(Dataset excerpts)

•••••

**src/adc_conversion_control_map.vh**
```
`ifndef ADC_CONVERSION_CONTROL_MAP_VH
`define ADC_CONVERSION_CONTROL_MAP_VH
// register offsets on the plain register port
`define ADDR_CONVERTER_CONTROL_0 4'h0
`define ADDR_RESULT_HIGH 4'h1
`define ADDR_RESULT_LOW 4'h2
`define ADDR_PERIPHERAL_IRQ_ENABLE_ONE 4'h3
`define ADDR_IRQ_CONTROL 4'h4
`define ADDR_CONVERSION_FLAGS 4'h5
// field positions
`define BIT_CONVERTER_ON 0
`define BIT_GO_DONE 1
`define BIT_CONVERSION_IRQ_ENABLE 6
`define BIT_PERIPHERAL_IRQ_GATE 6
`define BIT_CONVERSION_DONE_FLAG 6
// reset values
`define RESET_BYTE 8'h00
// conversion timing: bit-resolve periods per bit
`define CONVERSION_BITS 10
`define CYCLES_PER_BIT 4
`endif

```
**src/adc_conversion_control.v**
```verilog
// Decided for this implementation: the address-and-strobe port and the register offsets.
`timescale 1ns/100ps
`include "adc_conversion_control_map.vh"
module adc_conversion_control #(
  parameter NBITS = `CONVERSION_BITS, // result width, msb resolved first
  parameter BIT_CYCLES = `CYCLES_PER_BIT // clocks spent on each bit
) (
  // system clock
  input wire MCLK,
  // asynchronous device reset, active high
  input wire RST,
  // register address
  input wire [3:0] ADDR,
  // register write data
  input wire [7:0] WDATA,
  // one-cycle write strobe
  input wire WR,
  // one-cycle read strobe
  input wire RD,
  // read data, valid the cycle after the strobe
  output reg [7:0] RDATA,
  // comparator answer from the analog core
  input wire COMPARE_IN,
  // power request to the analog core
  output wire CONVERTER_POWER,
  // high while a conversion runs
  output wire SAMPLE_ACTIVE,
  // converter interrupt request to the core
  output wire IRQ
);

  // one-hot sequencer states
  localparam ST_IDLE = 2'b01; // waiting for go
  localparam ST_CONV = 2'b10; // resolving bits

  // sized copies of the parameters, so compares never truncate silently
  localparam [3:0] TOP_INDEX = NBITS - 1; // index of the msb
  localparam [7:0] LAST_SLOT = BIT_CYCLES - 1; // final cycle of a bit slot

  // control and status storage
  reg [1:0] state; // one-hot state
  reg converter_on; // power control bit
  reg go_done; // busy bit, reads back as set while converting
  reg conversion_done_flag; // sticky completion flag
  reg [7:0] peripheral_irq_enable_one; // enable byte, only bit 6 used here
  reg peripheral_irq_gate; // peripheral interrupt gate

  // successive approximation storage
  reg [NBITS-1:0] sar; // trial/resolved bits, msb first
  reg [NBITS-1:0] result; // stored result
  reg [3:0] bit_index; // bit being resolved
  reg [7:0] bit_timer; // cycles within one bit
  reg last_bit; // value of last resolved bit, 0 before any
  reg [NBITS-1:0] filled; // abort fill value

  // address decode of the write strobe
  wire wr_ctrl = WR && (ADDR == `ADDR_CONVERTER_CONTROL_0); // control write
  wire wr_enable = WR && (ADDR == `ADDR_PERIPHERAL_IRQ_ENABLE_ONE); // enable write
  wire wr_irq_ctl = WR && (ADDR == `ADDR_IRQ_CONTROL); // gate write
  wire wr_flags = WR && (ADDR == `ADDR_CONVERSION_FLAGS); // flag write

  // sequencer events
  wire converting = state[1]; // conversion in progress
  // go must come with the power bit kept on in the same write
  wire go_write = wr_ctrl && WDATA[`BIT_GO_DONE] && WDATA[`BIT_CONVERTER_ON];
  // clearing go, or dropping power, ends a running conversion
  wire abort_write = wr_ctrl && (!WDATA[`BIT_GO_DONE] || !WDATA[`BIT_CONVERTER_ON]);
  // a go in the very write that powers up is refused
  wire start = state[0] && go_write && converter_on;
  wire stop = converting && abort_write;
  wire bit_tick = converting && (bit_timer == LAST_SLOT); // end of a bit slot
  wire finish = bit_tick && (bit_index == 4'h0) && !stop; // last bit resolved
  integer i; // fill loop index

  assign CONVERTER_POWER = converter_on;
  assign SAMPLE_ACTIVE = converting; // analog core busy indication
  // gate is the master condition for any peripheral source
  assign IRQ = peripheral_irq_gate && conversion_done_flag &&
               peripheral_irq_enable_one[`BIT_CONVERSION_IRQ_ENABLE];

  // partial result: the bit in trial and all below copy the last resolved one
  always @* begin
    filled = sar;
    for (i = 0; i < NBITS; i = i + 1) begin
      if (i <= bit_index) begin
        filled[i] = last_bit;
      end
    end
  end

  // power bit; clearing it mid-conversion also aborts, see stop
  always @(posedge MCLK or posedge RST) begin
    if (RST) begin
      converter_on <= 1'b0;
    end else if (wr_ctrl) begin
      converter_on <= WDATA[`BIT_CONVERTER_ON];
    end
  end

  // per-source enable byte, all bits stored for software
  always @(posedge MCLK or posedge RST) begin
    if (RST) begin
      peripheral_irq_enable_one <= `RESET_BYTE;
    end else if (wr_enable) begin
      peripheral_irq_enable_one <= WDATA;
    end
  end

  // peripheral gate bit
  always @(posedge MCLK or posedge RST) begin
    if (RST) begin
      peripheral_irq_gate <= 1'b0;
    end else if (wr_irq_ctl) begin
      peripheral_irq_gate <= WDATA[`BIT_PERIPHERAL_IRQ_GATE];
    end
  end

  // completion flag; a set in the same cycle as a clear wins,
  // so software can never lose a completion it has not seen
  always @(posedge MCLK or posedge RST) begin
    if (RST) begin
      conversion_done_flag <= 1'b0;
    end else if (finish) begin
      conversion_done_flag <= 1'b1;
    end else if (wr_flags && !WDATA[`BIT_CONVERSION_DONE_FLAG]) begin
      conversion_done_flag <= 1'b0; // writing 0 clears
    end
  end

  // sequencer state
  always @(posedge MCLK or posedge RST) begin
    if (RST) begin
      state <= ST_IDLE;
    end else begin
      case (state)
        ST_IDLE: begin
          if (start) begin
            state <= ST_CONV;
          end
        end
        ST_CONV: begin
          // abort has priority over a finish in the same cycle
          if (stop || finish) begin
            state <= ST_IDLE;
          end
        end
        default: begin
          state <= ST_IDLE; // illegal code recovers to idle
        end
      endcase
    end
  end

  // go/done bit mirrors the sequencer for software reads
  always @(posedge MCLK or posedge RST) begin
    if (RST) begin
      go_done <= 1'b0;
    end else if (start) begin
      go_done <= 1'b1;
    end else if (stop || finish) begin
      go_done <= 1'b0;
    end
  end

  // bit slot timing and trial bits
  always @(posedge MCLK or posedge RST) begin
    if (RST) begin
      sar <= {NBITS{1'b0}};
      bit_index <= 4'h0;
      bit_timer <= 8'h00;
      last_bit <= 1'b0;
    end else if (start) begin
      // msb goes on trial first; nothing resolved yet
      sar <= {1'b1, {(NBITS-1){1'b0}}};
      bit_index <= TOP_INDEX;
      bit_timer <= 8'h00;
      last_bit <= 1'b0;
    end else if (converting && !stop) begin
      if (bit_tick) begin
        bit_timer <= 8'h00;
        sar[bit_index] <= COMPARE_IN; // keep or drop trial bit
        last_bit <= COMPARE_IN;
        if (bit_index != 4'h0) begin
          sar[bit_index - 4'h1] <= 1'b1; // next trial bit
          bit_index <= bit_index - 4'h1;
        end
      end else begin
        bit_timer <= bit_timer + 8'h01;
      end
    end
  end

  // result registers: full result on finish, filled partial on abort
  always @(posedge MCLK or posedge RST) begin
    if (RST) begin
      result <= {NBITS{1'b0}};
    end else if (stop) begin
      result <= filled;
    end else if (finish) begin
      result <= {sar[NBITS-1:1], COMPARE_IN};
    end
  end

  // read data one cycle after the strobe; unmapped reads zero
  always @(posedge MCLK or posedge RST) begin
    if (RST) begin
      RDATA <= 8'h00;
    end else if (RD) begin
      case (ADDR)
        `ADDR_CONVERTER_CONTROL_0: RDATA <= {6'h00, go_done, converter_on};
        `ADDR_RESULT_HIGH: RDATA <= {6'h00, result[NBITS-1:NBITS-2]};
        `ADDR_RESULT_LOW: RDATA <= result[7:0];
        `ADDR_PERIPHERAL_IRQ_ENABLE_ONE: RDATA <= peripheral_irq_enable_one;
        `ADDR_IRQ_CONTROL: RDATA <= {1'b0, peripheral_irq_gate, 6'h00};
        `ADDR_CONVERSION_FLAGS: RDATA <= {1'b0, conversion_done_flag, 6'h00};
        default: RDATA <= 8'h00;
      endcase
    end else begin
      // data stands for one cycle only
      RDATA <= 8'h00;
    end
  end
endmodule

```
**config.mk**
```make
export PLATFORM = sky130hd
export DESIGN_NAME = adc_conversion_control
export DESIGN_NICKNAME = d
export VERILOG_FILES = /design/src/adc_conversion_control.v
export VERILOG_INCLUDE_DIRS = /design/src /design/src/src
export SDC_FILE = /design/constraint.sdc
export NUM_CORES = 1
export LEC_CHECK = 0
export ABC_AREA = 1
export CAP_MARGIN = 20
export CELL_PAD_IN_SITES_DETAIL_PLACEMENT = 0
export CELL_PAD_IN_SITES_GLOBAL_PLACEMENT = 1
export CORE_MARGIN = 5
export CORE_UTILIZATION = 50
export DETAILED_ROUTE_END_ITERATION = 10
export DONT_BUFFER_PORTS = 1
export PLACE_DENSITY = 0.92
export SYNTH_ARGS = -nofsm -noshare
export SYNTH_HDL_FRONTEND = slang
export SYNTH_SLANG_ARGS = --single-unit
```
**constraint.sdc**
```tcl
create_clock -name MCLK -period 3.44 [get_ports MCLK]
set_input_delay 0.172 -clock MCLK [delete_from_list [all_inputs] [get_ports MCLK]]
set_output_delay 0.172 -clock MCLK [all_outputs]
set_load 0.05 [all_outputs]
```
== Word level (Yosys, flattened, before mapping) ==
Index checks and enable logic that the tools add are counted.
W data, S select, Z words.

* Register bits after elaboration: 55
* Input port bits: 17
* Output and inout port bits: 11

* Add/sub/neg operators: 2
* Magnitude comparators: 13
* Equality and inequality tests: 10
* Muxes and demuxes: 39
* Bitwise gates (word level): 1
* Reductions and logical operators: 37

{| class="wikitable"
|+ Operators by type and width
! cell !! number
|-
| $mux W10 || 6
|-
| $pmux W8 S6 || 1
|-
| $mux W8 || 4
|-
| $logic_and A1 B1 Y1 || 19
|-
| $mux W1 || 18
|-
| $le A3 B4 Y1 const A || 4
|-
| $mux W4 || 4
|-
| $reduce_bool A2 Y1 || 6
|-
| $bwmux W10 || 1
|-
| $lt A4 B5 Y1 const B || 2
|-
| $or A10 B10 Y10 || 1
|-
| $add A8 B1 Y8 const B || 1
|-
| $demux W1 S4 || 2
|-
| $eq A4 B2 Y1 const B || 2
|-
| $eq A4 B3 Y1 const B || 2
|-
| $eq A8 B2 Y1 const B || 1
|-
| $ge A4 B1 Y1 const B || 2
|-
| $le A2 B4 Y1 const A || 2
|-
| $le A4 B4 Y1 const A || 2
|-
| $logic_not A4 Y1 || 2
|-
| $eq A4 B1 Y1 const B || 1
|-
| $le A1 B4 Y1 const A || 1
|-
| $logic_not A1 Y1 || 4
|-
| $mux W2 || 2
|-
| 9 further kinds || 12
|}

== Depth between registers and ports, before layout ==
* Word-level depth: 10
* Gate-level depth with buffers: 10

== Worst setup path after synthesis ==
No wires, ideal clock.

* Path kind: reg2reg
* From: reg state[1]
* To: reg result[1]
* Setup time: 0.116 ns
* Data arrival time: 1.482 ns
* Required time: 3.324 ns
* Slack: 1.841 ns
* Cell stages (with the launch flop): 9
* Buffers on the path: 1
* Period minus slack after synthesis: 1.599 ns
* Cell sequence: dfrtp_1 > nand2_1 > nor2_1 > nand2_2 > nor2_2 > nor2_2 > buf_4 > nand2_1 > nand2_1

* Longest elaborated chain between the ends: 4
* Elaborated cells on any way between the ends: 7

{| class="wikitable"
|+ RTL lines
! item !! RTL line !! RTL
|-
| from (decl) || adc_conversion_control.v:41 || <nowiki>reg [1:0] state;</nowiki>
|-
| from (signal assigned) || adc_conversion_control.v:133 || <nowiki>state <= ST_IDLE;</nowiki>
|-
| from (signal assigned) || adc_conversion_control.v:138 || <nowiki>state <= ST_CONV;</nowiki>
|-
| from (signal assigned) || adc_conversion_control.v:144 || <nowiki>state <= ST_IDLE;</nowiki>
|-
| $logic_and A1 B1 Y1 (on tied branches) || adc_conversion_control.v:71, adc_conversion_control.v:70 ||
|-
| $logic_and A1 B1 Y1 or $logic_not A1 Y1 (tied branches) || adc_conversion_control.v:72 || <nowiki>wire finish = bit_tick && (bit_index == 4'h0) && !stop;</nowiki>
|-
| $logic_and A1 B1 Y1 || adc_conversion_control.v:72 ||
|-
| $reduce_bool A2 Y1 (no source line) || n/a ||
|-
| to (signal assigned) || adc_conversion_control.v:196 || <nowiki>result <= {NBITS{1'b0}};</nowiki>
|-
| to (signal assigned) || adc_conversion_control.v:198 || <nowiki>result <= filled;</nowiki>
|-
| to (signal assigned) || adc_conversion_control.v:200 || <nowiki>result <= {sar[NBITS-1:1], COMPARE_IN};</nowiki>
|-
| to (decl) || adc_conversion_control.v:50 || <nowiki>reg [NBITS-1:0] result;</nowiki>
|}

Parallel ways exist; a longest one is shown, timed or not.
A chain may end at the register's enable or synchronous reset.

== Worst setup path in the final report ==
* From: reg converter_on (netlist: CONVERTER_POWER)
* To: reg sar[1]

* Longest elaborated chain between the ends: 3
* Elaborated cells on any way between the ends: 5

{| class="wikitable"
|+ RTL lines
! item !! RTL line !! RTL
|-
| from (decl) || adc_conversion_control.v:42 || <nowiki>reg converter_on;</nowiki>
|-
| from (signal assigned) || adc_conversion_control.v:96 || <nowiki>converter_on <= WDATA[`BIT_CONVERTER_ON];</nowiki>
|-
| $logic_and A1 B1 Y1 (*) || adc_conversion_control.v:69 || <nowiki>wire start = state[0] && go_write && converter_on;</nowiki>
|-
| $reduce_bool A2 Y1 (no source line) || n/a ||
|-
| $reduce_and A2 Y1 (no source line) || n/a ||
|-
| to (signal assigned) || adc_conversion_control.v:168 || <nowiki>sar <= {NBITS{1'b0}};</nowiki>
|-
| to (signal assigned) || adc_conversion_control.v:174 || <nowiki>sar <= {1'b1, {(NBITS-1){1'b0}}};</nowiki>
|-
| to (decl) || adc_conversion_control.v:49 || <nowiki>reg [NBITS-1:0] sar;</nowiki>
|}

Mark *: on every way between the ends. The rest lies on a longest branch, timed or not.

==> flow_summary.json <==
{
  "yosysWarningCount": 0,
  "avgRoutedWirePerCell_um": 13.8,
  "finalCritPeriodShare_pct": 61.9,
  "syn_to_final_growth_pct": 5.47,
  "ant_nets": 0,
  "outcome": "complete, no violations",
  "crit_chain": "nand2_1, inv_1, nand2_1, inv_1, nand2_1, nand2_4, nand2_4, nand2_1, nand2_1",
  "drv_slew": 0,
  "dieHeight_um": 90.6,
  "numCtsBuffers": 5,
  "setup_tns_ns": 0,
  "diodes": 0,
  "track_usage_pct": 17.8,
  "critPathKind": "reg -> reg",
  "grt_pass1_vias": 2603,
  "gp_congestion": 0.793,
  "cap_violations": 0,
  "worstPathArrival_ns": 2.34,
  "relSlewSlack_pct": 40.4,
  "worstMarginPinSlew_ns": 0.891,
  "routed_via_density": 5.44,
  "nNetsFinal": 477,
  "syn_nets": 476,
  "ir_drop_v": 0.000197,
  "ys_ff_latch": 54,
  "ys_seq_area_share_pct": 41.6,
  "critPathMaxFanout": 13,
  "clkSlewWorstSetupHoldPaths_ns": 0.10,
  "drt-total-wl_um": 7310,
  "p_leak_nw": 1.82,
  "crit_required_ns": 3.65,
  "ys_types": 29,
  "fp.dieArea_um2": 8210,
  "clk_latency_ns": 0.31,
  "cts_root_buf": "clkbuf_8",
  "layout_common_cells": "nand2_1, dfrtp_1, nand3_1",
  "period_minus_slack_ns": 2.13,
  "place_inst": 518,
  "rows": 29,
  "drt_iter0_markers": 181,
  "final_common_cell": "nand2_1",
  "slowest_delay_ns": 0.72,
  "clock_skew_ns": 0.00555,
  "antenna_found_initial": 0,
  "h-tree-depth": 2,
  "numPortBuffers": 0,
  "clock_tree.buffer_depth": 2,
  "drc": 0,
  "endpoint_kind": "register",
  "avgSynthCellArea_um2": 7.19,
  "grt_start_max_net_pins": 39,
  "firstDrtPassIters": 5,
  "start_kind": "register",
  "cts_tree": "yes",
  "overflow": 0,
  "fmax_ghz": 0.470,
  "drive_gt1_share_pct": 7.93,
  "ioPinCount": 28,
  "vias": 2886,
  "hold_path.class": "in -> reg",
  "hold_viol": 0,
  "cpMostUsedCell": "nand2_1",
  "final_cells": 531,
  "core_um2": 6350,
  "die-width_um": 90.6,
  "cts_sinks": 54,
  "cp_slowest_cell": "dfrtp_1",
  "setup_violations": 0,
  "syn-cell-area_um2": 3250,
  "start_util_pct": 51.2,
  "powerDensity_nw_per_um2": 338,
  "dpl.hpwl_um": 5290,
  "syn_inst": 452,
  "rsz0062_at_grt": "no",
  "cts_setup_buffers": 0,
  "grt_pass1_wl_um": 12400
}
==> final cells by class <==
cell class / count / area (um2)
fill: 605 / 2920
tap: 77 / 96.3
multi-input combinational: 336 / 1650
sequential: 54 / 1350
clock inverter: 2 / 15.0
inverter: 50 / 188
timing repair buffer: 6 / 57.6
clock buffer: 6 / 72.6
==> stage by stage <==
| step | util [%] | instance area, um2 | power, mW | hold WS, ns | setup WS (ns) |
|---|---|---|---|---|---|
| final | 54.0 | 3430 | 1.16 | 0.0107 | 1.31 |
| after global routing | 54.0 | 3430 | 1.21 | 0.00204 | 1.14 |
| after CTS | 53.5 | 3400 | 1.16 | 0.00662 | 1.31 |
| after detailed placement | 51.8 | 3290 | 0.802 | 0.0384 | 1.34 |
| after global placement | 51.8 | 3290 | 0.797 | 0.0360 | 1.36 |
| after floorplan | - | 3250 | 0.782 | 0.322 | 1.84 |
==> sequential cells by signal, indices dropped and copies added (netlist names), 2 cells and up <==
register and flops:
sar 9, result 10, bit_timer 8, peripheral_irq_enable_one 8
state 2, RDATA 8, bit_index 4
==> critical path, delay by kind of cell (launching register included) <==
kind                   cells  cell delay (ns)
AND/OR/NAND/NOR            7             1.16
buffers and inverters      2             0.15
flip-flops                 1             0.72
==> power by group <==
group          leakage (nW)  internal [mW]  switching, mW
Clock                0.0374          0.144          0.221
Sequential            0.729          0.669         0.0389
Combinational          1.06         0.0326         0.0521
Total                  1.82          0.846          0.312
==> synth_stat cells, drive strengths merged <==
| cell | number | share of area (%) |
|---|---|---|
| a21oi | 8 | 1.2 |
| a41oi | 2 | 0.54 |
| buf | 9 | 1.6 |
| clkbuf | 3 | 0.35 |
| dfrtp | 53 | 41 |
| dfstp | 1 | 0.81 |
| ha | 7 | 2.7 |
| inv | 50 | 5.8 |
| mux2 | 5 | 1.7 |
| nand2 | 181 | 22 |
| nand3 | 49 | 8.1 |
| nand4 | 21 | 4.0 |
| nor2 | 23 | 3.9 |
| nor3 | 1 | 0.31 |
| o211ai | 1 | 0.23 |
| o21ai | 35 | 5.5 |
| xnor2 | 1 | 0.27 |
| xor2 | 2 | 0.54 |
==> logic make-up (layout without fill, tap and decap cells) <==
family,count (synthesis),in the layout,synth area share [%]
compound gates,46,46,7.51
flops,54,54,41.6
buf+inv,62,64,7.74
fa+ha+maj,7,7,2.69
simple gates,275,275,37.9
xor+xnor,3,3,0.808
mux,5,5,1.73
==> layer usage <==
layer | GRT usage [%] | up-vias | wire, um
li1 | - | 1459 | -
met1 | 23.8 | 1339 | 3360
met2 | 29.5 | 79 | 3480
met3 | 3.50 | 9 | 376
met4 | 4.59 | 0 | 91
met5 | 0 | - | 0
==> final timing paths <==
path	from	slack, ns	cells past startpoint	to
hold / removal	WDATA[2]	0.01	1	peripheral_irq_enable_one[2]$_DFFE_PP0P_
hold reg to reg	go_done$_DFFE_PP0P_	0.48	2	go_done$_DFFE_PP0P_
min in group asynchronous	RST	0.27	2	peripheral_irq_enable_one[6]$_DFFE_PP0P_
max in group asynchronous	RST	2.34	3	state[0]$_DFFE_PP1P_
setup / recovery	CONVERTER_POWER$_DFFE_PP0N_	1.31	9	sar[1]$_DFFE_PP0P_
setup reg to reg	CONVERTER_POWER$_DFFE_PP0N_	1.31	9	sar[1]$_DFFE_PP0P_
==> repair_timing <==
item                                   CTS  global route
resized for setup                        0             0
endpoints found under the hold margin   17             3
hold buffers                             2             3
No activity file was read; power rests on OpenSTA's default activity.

•••••

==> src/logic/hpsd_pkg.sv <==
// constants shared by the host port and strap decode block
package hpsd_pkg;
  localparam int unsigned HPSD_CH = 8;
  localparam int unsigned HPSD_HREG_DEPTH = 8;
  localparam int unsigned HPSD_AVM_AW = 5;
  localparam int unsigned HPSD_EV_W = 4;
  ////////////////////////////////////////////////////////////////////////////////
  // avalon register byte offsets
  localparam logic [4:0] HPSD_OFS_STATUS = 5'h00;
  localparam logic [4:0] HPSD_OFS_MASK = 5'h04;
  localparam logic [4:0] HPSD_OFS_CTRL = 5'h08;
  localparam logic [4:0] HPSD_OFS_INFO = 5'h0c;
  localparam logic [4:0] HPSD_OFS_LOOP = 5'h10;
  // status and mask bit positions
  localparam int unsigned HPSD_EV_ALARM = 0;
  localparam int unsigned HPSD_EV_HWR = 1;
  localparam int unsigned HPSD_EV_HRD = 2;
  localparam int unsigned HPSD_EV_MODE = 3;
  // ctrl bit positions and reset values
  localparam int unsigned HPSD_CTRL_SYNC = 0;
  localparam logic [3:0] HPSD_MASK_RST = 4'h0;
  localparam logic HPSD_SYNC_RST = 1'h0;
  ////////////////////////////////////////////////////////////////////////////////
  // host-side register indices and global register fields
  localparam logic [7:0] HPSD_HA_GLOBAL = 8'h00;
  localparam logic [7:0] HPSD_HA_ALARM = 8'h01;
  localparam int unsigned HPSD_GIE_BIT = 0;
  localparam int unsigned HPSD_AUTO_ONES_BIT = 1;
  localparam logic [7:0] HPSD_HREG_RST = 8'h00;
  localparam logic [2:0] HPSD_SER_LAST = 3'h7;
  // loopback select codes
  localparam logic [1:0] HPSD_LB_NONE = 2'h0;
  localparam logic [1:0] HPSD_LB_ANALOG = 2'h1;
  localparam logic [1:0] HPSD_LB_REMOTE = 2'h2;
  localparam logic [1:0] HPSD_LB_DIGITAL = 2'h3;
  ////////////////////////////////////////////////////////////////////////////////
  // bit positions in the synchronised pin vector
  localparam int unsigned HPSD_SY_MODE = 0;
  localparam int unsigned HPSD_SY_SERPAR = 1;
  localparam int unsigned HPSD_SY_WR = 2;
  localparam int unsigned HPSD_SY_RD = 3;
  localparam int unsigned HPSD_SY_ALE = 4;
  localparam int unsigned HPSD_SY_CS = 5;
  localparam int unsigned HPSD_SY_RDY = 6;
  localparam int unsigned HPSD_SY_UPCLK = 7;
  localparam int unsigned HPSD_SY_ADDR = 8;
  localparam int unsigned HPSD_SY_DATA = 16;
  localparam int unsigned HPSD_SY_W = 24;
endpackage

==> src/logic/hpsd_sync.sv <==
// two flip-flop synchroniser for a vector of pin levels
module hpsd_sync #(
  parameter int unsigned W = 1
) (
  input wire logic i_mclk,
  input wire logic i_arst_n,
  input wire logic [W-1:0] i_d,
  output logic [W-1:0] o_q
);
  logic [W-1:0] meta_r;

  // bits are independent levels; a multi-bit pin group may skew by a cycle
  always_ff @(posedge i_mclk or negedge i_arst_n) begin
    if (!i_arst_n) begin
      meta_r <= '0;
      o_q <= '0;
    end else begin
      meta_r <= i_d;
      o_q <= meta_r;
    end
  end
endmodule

•••••

TASK – Using the entries above, give again exactly the lines from the line holding "port bits: 17" through the line holding "A4 B4 Y1 const A || 2". Include both end lines and nothing else.

RESULT –
* Input port bits: 17
* Output and inout port bits: 11

* Add/sub/neg operators: 2
* Magnitude comparators: 13
* Equality and inequality tests: 10
* Muxes and demuxes: 39
* Bitwise gates (word level): 1
* Reductions and logical operators: 37

{| class="wikitable"
|+ Operators by type and width
! cell !! number
|-
| $mux W10 || 6
|-
| $pmux W8 S6 || 1
|-
| $mux W8 || 4
|-
| $logic_and A1 B1 Y1 || 19
|-
| $mux W1 || 18
|-
| $le A3 B4 Y1 const A || 4
|-
| $mux W4 || 4
|-
| $reduce_bool A2 Y1 || 6
|-
| $bwmux W10 || 1
|-
| $lt A4 B5 Y1 const B || 2
|-
| $or A10 B10 Y10 || 1
|-
| $add A8 B1 Y8 const B || 1
|-
| $demux W1 S4 || 2
|-
| $eq A4 B2 Y1 const B || 2
|-
| $eq A4 B3 Y1 const B || 2
|-
| $eq A8 B2 Y1 const B || 1
|-
| $ge A4 B1 Y1 const B || 2
|-
| $le A2 B4 Y1 const A || 2
|-
| $le A4 B4 Y1 const A || 2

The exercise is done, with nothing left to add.